What about those who support either a public only or private only option? In this case, docs favor the private sector over the public sector nearly 3 to 1. I certainly wouldn't conclude from this that U.S. physicians are hungry for a single-payer system.
That brings us back to the "mixed" options. If it's not just status quo deference, and it's clear that physicians tend to have a preference for private insurance over public insurance, why else might they want the middle option with "some" public option? That is, why support any public option at all? My personal feeling, and I stress that this is not based on empirical evidence, is that I think it helps take the heat off providers.
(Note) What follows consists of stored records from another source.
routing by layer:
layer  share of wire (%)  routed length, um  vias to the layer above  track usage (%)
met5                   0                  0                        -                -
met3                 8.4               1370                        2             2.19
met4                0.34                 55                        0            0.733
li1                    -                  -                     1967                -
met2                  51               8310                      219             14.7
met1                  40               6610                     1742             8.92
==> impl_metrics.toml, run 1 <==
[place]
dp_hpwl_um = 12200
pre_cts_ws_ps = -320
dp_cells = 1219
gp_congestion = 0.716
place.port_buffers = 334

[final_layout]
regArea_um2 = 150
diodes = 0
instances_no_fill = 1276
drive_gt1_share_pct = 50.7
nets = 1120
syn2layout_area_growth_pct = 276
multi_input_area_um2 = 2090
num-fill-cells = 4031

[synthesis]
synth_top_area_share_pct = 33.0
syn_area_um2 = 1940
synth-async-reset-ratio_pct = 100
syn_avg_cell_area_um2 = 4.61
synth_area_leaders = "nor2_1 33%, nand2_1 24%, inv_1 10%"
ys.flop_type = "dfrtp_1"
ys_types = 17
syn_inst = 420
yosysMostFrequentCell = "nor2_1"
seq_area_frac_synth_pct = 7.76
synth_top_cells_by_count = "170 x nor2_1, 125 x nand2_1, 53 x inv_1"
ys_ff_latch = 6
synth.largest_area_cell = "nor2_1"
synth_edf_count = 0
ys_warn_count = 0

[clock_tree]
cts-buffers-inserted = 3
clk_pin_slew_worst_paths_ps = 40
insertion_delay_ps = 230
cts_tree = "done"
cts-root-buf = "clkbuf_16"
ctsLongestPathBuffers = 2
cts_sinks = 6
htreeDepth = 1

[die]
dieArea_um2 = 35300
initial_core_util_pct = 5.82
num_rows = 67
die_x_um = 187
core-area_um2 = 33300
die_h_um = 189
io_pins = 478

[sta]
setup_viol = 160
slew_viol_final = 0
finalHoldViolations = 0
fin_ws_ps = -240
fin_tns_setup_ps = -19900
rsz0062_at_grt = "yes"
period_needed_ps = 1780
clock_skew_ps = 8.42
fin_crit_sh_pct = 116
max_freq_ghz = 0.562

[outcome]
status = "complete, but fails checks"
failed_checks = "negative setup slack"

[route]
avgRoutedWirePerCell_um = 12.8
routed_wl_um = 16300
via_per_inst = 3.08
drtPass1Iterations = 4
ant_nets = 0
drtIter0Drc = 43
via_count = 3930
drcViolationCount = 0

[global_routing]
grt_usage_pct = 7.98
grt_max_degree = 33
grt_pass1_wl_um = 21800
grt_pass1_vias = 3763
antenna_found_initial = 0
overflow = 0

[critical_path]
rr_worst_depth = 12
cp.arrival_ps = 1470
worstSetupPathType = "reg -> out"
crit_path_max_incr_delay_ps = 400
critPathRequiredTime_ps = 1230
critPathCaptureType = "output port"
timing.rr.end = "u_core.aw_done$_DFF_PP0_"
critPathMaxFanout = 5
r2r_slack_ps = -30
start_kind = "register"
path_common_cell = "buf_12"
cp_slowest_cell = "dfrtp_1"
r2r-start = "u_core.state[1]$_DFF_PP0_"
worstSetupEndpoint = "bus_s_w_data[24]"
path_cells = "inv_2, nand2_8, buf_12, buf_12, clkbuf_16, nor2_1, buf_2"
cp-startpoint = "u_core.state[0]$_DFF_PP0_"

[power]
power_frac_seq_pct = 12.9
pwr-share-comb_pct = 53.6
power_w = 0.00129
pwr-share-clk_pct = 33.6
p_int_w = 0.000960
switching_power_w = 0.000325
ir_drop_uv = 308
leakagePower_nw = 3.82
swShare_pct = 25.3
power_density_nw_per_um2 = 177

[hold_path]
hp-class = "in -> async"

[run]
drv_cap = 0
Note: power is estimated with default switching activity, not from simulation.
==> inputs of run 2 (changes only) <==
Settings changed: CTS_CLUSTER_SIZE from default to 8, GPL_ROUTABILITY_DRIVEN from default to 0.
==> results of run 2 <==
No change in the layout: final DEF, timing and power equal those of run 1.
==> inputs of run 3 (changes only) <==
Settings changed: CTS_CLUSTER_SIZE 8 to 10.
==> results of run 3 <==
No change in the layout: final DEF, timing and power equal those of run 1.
If there were no public plans in place for America's less fortunate and senior citizens, it would change the face of health care in this country. Private insurance would look vastly different, and doctors' practices and incomes would also look quite different -- and not in a way that they might like. Instead, Medicaid and Medicare are almost like private insurance carve outs. The government steps in and says, "You won't cover these people, so we'll do it." If docs were required to accept Medicaid and/or Medicare patients, they might feel less inclined to support any public option at all. Instead, those who want to treat such patients are able to do so, and those who don't want to treat them are free not to.
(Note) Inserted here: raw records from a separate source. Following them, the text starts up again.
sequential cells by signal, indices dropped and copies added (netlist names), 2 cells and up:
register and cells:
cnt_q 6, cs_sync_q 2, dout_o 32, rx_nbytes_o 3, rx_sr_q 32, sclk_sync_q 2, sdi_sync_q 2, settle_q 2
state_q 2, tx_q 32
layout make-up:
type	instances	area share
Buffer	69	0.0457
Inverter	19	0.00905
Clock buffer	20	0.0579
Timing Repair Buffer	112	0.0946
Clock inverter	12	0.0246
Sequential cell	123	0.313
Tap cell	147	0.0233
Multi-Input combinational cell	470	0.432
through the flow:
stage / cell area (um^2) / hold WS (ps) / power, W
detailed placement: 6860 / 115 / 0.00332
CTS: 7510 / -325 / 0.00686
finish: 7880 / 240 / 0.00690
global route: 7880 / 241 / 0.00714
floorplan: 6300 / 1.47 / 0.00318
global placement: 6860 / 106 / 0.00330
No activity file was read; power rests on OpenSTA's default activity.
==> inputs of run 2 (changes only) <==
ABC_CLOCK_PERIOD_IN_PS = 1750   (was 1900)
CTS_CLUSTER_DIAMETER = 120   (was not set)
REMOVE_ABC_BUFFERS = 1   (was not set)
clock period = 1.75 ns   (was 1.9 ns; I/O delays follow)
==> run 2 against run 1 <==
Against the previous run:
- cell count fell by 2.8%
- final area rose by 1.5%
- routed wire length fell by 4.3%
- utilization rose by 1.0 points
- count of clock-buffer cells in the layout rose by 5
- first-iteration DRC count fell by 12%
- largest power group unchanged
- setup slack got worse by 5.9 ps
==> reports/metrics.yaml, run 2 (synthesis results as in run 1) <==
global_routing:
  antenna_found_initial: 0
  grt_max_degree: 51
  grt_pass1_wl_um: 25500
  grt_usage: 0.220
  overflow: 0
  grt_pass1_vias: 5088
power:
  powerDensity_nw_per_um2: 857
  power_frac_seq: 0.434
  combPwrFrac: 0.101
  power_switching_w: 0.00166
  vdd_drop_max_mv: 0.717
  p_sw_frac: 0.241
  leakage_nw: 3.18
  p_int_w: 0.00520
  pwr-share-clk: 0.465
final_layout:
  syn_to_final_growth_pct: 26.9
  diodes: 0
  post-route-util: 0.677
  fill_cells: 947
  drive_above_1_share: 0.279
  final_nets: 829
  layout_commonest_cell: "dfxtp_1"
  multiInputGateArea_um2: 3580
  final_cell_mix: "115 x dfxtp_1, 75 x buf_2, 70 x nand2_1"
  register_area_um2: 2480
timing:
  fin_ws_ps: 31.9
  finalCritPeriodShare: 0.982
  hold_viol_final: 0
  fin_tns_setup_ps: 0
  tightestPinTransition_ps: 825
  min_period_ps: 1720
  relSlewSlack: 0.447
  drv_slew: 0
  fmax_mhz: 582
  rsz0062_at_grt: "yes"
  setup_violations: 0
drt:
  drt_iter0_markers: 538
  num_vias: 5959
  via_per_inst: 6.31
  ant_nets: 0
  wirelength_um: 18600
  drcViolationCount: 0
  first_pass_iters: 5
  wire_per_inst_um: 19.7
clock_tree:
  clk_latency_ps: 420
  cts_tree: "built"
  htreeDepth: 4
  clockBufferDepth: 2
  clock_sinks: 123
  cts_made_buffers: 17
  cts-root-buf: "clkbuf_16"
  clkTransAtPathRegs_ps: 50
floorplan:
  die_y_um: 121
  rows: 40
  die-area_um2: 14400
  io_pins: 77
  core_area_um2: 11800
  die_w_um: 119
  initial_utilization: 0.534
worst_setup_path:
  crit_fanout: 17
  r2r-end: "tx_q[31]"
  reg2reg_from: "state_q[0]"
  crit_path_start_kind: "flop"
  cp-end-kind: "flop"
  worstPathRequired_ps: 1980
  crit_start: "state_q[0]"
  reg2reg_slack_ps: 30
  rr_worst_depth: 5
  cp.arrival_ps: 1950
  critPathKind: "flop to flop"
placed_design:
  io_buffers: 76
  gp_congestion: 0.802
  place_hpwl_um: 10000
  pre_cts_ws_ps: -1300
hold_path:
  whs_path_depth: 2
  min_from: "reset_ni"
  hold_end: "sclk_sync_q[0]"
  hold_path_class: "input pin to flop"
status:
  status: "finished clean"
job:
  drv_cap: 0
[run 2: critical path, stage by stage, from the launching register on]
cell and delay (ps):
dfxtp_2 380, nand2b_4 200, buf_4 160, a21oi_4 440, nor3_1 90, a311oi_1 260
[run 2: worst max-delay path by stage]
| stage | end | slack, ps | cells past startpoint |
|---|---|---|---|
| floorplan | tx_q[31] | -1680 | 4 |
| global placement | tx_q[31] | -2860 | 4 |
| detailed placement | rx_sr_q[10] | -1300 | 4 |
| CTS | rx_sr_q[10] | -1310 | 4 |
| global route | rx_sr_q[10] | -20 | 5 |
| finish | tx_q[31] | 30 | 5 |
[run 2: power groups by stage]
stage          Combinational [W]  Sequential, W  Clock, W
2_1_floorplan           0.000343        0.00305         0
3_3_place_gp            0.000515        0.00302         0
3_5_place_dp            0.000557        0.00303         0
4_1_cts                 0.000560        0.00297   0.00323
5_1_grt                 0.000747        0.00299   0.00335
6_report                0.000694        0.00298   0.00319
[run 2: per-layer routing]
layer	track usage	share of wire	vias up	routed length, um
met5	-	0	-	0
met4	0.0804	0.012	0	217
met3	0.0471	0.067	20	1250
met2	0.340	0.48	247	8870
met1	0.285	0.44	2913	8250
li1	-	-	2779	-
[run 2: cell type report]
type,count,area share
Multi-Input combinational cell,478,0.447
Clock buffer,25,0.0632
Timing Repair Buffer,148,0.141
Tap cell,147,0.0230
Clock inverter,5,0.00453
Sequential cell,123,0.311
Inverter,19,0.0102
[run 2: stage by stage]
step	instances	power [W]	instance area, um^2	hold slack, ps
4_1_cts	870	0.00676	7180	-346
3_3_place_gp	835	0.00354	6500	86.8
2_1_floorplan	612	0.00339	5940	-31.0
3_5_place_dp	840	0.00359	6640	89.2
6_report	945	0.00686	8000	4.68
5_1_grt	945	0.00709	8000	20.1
If suddenly everything were public only, this freedom might be threatened. I suspect that the 10% in favor of such an option is the same 10% already providing the bulk of care to the Medicaid population.
If suddenly everything were private only, there would be mounting pressure for reform, because of the problems noted above. Reform is inherently risky -- going back to status quo deference -- so it is preferable to keep the public options in place, where they can be used to bleed pressure from the system as needed to avoid major reform. It certainly seems to have worked so far.